Chicago's Adan Diaz psyched for Lollapalooza debut this year
When 20-year-old Adan Diaz got a phone call asking him if he was free for Lollapalooza weekend, he didn't even have a manager or an agent yet.
On Thursday night, after years of performances at Chicago venues and as openers for different bands across the United States, he's making his Lollapalooza debut.
"It's just a blessing to just do my usual routine the day before and the next day wake up and just ... like I could take the CTA," he told the Sun-Times in a recent interview. "It's just so comforting to know that I'm so close."
As a 15-year-old high schooler in 2020 stuck at home thanks to the COVID-19 pandemic, Diaz started making music in his bedroom. His first song, "ripped jeans," was written and produced with the help of Los Angeles-based music label GOD MODE.
The song is about a girl he had a crush on: "Ripped jeans, she was my beauty queen (mi reina) / 17, she knows a lot of things (¿me quieres?) / Maybe one day, I'll be 17 (un día) / Maybe one day, you'll be next to me (te necesito)."
It was the first time he'd ever put pen to paper.
"It's like in my veins, I think, to naturally write about my life," he said.
Diaz said he doesn't expect the Lolla crowd to "know who the f- - - I am," but he's excited to make some new fans and wants to interact with as many as possible.
"I think the best way of introducing myself is by playing new music that represents me now," he said. Diaz's first songs have a younger, do-it-yourself vibe that you might find on the soundtrack of a teenage rom-com, but now he's striving for a more alternative sound. He sings in a mix of English and Spanish on most of his records.
As a Mexican-American who grew up in suburban Northlake, he doesn't want to be restricted to making one type of music, noting that just because he had a bachata track on his "Luchador" EP, it doesn't make him a bachata artist.
"I really don't believe in genres anymore. It's like, anything can be pop, anything can be rock ... I just make what sounds good to me."
And while he admits that the music from his teenage years came from a place of "infatuation," he's been leaning into a grown-up version of himself on his upcoming EP that includes "weird sounds and very loud drums."
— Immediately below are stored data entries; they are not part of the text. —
File: src/rtl/led_band_synchronizer.sv
// rtl/led_band_synchronizer.sv - LED band driver sequencer: GS frame shifting and FC register writes
module led_band_synchronizer #(
    parameter int NB_LED_ROWS       = 32,
    parameter int NB_ANGLES         = 128,
    parameter int COLOR_DATA_WIDTH  = 8,
    parameter int NB_ADDED_LSB_BITS = 1,
    parameter int SCLK_HALF         = 2,
    localparam int W             = COLOR_DATA_WIDTH + NB_ADDED_LSB_BITS,
    localparam int ANGLE_WIDTH   = $clog2(NB_ANGLES),
    localparam int LED_ROW_WIDTH = $clog2(NB_LED_ROWS),
    localparam int BIT_SEL_WIDTH = $clog2(W)
) (
    input  logic                     clk,
    input  logic                     rst,
    input  logic                     angle_valid,
    input  logic [ANGLE_WIDTH-1:0]   angle_in,
    input  logic                     fc_req,
    output logic                     SCLK,
    output logic                     LAT,
    output logic [ANGLE_WIDTH-1:0]   angle,
    output logic [LED_ROW_WIDTH-1:0] led_row,
    output logic [1:0]               color,
    output logic [BIT_SEL_WIDTH-1:0] bit_sel,
    output logic                     busy,
    output logic                     overrun
);

    // Phase counter runs 0..2*SCLK_HALF-1 inside every SCLK period.
    localparam int PH_W = $clog2(2 * SCLK_HALF);
    localparam logic [PH_W-1:0] PH_LAST = PH_W'(2 * SCLK_HALF - 1);
    localparam logic [PH_W-1:0] PH_HIGH = PH_W'(SCLK_HALF);

    localparam logic [LED_ROW_WIDTH-1:0] LAST_ROW = LED_ROW_WIDTH'(NB_LED_ROWS - 1);
    localparam logic [BIT_SEL_WIDTH-1:0] BIT_TOP  = BIT_SEL_WIDTH'(W - 1);

    // FC command sequence lengths, counted in SCLK periods.
    localparam logic [5:0] FC_EN_LAST    = 6'd14;
    localparam logic [5:0] FC_SHIFT_LAST = 6'd47;
    localparam logic [5:0] WRTFC_FIRST   = 6'd43;

    typedef enum logic [1:0] {
        S_IDLE     = 2'd0,
        S_GS       = 2'd1,
        S_FC_EN    = 2'd2,
        S_FC_SHIFT = 2'd3
    } state_t;

    state_t                   r_state;
    logic [PH_W-1:0]          r_phase;
    logic [5:0]               r_fc_cnt;
    logic                     r_angle_pend;
    logic [ANGLE_WIDTH-1:0]   r_angle_pend_val;
    logic                     r_fc_pend;

    logic                     r_sclk;
    logic                     r_lat;
    logic [ANGLE_WIDTH-1:0]   r_angle;
    logic [LED_ROW_WIDTH-1:0] r_row;
    logic [1:0]               r_color;
    logic [BIT_SEL_WIDTH-1:0] r_bit;
    logic                     r_busy;
    logic                     r_overrun;

    // A request pulse seen while idle is acted on in the same edge as a stored flag.
    logic w_fc_any;
    logic w_angle_any;
    assign w_fc_any    = r_fc_pend | fc_req;
    assign w_angle_any = r_angle_pend | angle_valid;

    // LAT level for a GS period: WRTGS on the last bit of inner rows, LATGS on the
    // final three periods of the last row.
    function automatic logic lat_gs(
        input logic [LED_ROW_WIDTH-1:0] row,
        input logic [1:0]               col,
        input logic [BIT_SEL_WIDTH-1:0] bsel
    );
        int remaining;
        remaining = int'(col) * W + int'(bsel);
        if (row == LAST_ROW) begin
            lat_gs = (remaining <= 2);
        end else begin
            lat_gs = (remaining == 0);
        end
    endfunction

    // Sequencer: request capture, state transitions, phase/index counters and all registered outputs.
    always_ff @(posedge clk) begin
        if (rst) begin
            r_state          <= S_IDLE;
            r_phase          <= '0;
            r_fc_cnt         <= '0;
            r_angle_pend     <= 1'b0;
            r_angle_pend_val <= '0;
            r_fc_pend        <= 1'b0;
            r_sclk           <= 1'b0;
            r_lat            <= 1'b0;
            r_angle          <= '0;
            r_row            <= '0;
            r_color          <= '0;
            r_bit            <= '0;
            r_busy           <= 1'b0;
            r_overrun        <= 1'b0;
        end else begin
            // Requests are always captured; a consuming transition below clears the flag.
            r_overrun <= angle_valid & r_angle_pend;
            if (angle_valid) begin
                r_angle_pend     <= 1'b1;
                r_angle_pend_val <= angle_in;
            end
            if (fc_req) begin
                r_fc_pend <= 1'b1;
            end

            case (r_state)
                S_IDLE: begin
                    r_phase  <= '0;
                    r_fc_cnt <= '0;
                    r_sclk   <= 1'b0;
                    r_lat    <= 1'b0;
                    r_row    <= '0;
                    r_color  <= '0;
                    r_bit    <= '0;
                    r_busy   <= 1'b0;
                    if (w_fc_any) begin
                        // FC writes go ahead of a waiting frame.
                        r_fc_pend <= 1'b0;
                        r_state   <= S_FC_EN;
                        r_busy    <= 1'b1;
                        r_lat     <= 1'b1;
                    end else if (w_angle_any) begin
                        // The newest angle wins when a pulse coincides with a stored one.
                        r_angle_pend <= 1'b0;
                        r_angle      <= angle_valid ? angle_in : r_angle_pend_val;
                        r_state      <= S_GS;
                        r_busy       <= 1'b1;
                        r_color      <= 2'd2;
                        r_bit        <= BIT_TOP;
                        r_lat        <= lat_gs('0, 2'd2, BIT_TOP);
                    end
                end

                S_GS: begin
                    if (r_phase == PH_LAST) begin
                        r_phase <= '0;
                        r_sclk  <= 1'b0;
                        if (r_bit != '0) begin
                            r_bit <= r_bit - 1'b1;
                            r_lat <= lat_gs(r_row, r_color, r_bit - 1'b1);
                        end else if (r_color != '0) begin
                            r_bit   <= BIT_TOP;
                            r_color <= r_color - 1'b1;
                            r_lat   <= lat_gs(r_row, r_color - 1'b1, BIT_TOP);
                        end else if (r_row != LAST_ROW) begin
                            r_bit   <= BIT_TOP;
                            r_color <= 2'd2;
                            r_row   <= r_row + 1'b1;
                            r_lat   <= lat_gs(r_row + 1'b1, 2'd2, BIT_TOP);
                        end else begin
                            // Frame complete; angle is kept, indices go back to zero.
                            r_state <= S_IDLE;
                            r_busy  <= 1'b0;
                            r_lat   <= 1'b0;
                            r_row   <= '0;
                            r_color <= '0;
                            r_bit   <= '0;
                        end
                    end else begin
                        r_phase <= r_phase + 1'b1;
                        r_sclk  <= ((r_phase + 1'b1) >= PH_HIGH);
                    end
                end

                S_FC_EN: begin
                    if (r_phase == PH_LAST) begin
                        r_phase <= '0;
                        r_sclk  <= 1'b0;
                        if (r_fc_cnt == FC_EN_LAST) begin
                            r_fc_cnt <= '0;
                            r_state  <= S_FC_SHIFT;
                            r_lat    <= 1'b0;
                        end else begin
                            r_fc_cnt <= r_fc_cnt + 1'b1;
                            r_lat    <= 1'b1;
                        end
                    end else begin
                        r_phase <= r_phase + 1'b1;
                        r_sclk  <= ((r_phase + 1'b1) >= PH_HIGH);
                    end
                end

                S_FC_SHIFT: begin
                    if (r_phase == PH_LAST) begin
                        r_phase <= '0;
                        r_sclk  <= 1'b0;
                        if (r_fc_cnt == FC_SHIFT_LAST) begin
                            r_fc_cnt <= '0;
                            r_state  <= S_IDLE;
                            r_busy   <= 1'b0;
                            r_lat    <= 1'b0;
                        end else begin
                            r_fc_cnt <= r_fc_cnt + 1'b1;
                            r_lat    <= ((r_fc_cnt + 1'b1) >= WRTFC_FIRST);
                        end
                    end else begin
                        r_phase <= r_phase + 1'b1;
                        r_sclk  <= ((r_phase + 1'b1) >= PH_HIGH);
                    end
                end

                default: begin
                    r_state <= S_IDLE;
                    r_busy  <= 1'b0;
                    r_lat   <= 1'b0;
                    r_sclk  <= 1'b0;
                    r_phase <= '0;
                end
            endcase
        end
    end

    assign SCLK    = r_sclk;
    assign LAT     = r_lat;
    assign angle   = r_angle;
    assign led_row = r_row;
    assign color   = r_color;
    assign bit_sel = r_bit;
    assign busy    = r_busy;
    assign overrun = r_overrun;

endmodule
File: config.mk
export PLATFORM = sky130hd
export DESIGN_NAME = led_band_synchronizer
export DESIGN_NICKNAME = d
export VERILOG_FILES = /design/src/rtl/led_band_synchronizer.sv
export SDC_FILE = /design/constraint.sdc
export NUM_CORES = 1
export LEC_CHECK = 0
export CAP_MARGIN = 20
export CORE_UTILIZATION = 54
export CTS_CLUSTER_DIAMETER = 50
export DETAILED_ROUTE_END_ITERATION = 8
export GPL_TIMING_DRIVEN = 0
export PLACE_DENSITY = 0.87
export SLEW_MARGIN = 10
export SYNTH_ARGS = -nofsm -noshare
export SYNTH_HDL_FRONTEND = slang
export SYNTH_SLANG_ARGS = --single-unit
File: constraint.sdc
create_clock -name clk -period 3.5 [get_ports clk]
set_input_delay 0.525 -clock clk [delete_from_list [all_inputs] [get_ports clk]]
set_output_delay 0.525 -clock clk [all_outputs]
set_load 0.01 [all_outputs]
==> flow_metrics.py <==
metrics = {
    "status": {
        "outcome": "complete, no violations",
    },
    "clock_network": {
        "clockRootBuffer": "clkbuf_8",
        "cts_resized": 0,
        "clockBufferDepth": 2,
        "cts.sink_count": 41,
        "htreeDepth": 2,
        "cts_tree": "done",
        "postCtsSetupRepairBufs": 0,
        "clkSlewWorstSetupHoldPaths_ps": 90,
        "ctsHoldBuffers": 0,
        "cts_inserted_buffers": 5,
        "clk_latency_ps": 300,
    },
    "global_route": {
        "grt_overflow": 0,
        "grt_pass1_vias": 1883,
        "grt_first_pass_wirelength_mm": 8.66,
        "grt_max_degree": 16,
        "track_usage_pct": 25.4,
        "antenna_found_initial": 0,
    },
    "setup_path": {
        "critPathMaxFanout": 7,
        "crit_type": "register to register",
        "cp.arrival_ps": 2950,
        "cp_data_required_time_ps": 3710,
        "cpMaxStageDelayCell": "dfxtp_1",
        "critical_path.max_stage_delay_ps": 440,
        "crit_chain": "inv_1 > ha_1 > inv_1 > ha_1 > ha_1 > inv_1 > fa_1 > a211o_1 > a211o_1 > o221a_2 > o32ai_1",
        "critical_path.top_delay_family": "adder cells",
        "worstPathBufferInverterCount": 3,
        "startpoint_type": "register",
        "crit_path_end_kind": "register",
        "reg2reg_setup_slack_ps": 760,
    },
    "route": {
        "drt-vias-per-instance": 6.01,
        "avgRoutedWirePerCell_um": 15.2,
        "first_pass_iters": 4,
        "ant_nets": 0,
        "vias": 2140,
        "first_iter_violations": 183,
        "wl_mm": 5.40,
        "drc": 0,
    },
    "placed_design": {
        "place.gp.congestion": 0.895,
        "numPortBuffers": 31,
        "hpwlAfterDp_mm": 3.80,
        "place_area_um2": 2690,
    },
    "final_layout": {
        "layout-area-overhead-vs-synth_pct": 20.1,
        "nets": 335,
        "fin_area_um2": 2780,
        "final_common_cell": "dfxtp_1",
        "layout_common_cells": "41 x dfxtp_1, 31 x clkdlybuf4s50_1, 26 x nor2_1",
        "drive_gt1_share_pct": 8.17,
        "diodes": 0,
    },
    "timing": {
        "rsz0062_at_grt": "no",
        "period_share_pct": 78.3,
        "tns_ps": 0,
        "tightest_slew_ps": 594,
        "relSlewSlack_pct": 60.4,
        "final.setup_skew_ps": 3.51,
        "period_needed_ps": 2740,
        "setup_viol": 0,
        "max_freq_ghz": 0.365,
        "hold_viol": 0,
        "slew_viol_final": 0,
    },
    "pwr": {
        "vdd_ir_drop_max_mv": 0.376,
        "p_per_area_nw_per_um2": 421,
        "power_uw": 1170,
        "cellLeakagePower_uw": 0.00108,
    },
    "logic_synthesis": {
        "yosys_warnings": 0,
        "yosysSeqAreaShare_pct": 35.4,
        "syn_avg_cell_area_um2": 8.68,
        "synth_fp_nets": 297,
        "synth_ff_type": "dfxtp_1",
        "synthesis.area_um2": 2320,
        "synthTopCellsByArea": "dfxtp_1 35%, ha_1 9.7%, a21oi_1 4.3%",
        "async_flop_share_pct": 0,
        "synth_edf_count": 0,
        "syn_inst": 267,
        "synth.distinct_cells": 58,
        "synth_seq_cells": 41,
        "synth_top_area_share_pct": 35.4,
        "yosysTopAreaCell": "dfxtp_1",
    },
    "die": {
        "io-pin-count": 33,
        "start_util_pct": 57.1,
        "core_um2": 4060,
        "fp.dieH_um": 67.5,
        "rows": 23,
        "die_x_um": 67.5,
        "dieArea_um2": 4560,
    },
    "job": {
        "cap_violations": 0,
    },
    "hold_path": {
        "min_path_type": "register to register",
    },
}
flip-flops by register name, indices dropped and copies added, names as in the netlist, 2 cells and up:
| register | cells |
|---|---|
| angle | 7 |
| r_phase | 2 |
| led_row | 5 |
| r_angle_pend_val | 7 |
| r_state | 2 |
| bit_sel | 4 |
| r_fc_cnt | 6 |
| color | 2 |
per-stage QoR:
step           setup slack (ps)  instances  utilization (%)  hold WS [ps]
4_1_cts                     764        356             68.6           443
3_3_place_gp                783        348             66.3           422
6_report                    760        356             68.6           442
3_5_place_dp                788        348             66.3           430
5_1_grt                     643        356             68.6           464
2_1_floorplan               923        267                -           408
kinds of logic (layout without fill, tap and decap cells):
logic type	Yosys count	count (layout)	share of synthesized area [%]
buffers and inverters	33	72	6.05
multiplexers	9	9	3.89
adder cells (fa/ha/maj)	19	19	10.6
AO/OA/AOI/OAI	72	72	21.3
AND/OR/NAND/NOR	92	92	22.4
XOR/XNOR	1	1	0.378
flip-flops	41	41	35.4
area by class of cell:
type | count | area (µm²)
fillers | 342 | 1270
clock buffers | 5 | 68.8
plain buffers | 19 | 87.6
well taps | 50 | 62.6
clock inverters | 3 | 25.0
repair buffers | 31 | 310
inverters | 14 | 52.6
multi-input cells | 193 | 1360
flip-flops and latches | 41 | 821
worst paths after layout:
kind | from | to | depth (start not counted)
worst max-delay path | bit_sel[0] | LAT | 11
worst min-delay path | r_phase[0] | r_phase[0] | 1
worst max register to register | bit_sel[0] | LAT | 11
worst min register to register | r_phase[0] | r_phase[0] | 1
cells in the mapped netlist, drive strengths merged, types with 2 or more instances:
library cell / n
nor3: 5
clkbuf: 12
nor3b: 6
a311oi: 2
a31oi: 4
o31ai: 5
or2: 2
a41oi: 2
or3: 3
a211oi: 10
mux2i: 9
dfxtp: 41
inv: 14
a21o: 2
o211ai: 3
nor4: 2
nor2: 26
a21oi: 20
nand2: 14
nand3: 10
and3: 5
nor2b: 3
a211o: 2
nand2b: 3
ha: 18
o21ai: 8
or4: 3
nand4: 3
buf: 7
o21ba: 2
report_power, final:
group | total (µW) | internal, µW | switching, µW
combinational | 314 | 139 | 176
clock | 329 | 144 | 185
sequential | 529 | 502 | 27.0
per-layer routing:
metal  share of wire [%]  up-vias  wire length [µm]  track usage (%)
met4                 1.1        0                61             8.51
li1                    -     1056                 -                -
met5                   0        -                 0                0
met1                  45     1024              2400             33.2
met2                  49       53              2640             40.7
met3                 5.4        7               292             5.91
Note: power is estimated with default switching activity, not from simulation.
The second single, "jsyk," from that currently untitled EP, is set to be released on July 31.
He's pursuing a digital marketing degree but decided to pause his studies to focus on his music.
"The new stuff is going to be very head-bopping and dancy," he said. "I've been in a better, fun head space lately and I've been embracing my weirdness."
As a kid, he was classically trained on the violin, initially quite reluctantly. But having that instruction, he said, helped him pick up a guitar while in quarantine and teach himself.
Earlier this year Diaz went on his second tour where he opened for Good Kid, an indie rock band from Canada. Diaz and his band mates piled into his blue 2010 Dodge Caravan to drive to each show since hiring a driver or flying to each gig was out of their budget, he said. The vehicle is old but it's reliable.
"Until it wasn't," Diaz said as he explained how he had to replace the minivan's radiator during the first week of the tour.
"When you're a smaller artist, you just don't have to budget to get a driver," he said, adding that they'd often have to wake up at 4 or 5 a.m. to get on the road and make it to a show nine hours away.
Diaz said he'd never been to Lolla before last year, when he accompanied friends who played a set, because he could "never afford it."
Performing just a year later "never crossed [his] mind" at the time, but then in April he got a call from a BMI representative as he was coming out of a study session at the library. He called his parents, who didn't believe him at first, to share the news right away.
"It still feels surreal, and I think it's not really going to kick in 'til I'm there," he said.
Adan Diaz will be performing at Lollapalooza at 6:50 p.m. on Aug. 1 at the BMI Stage.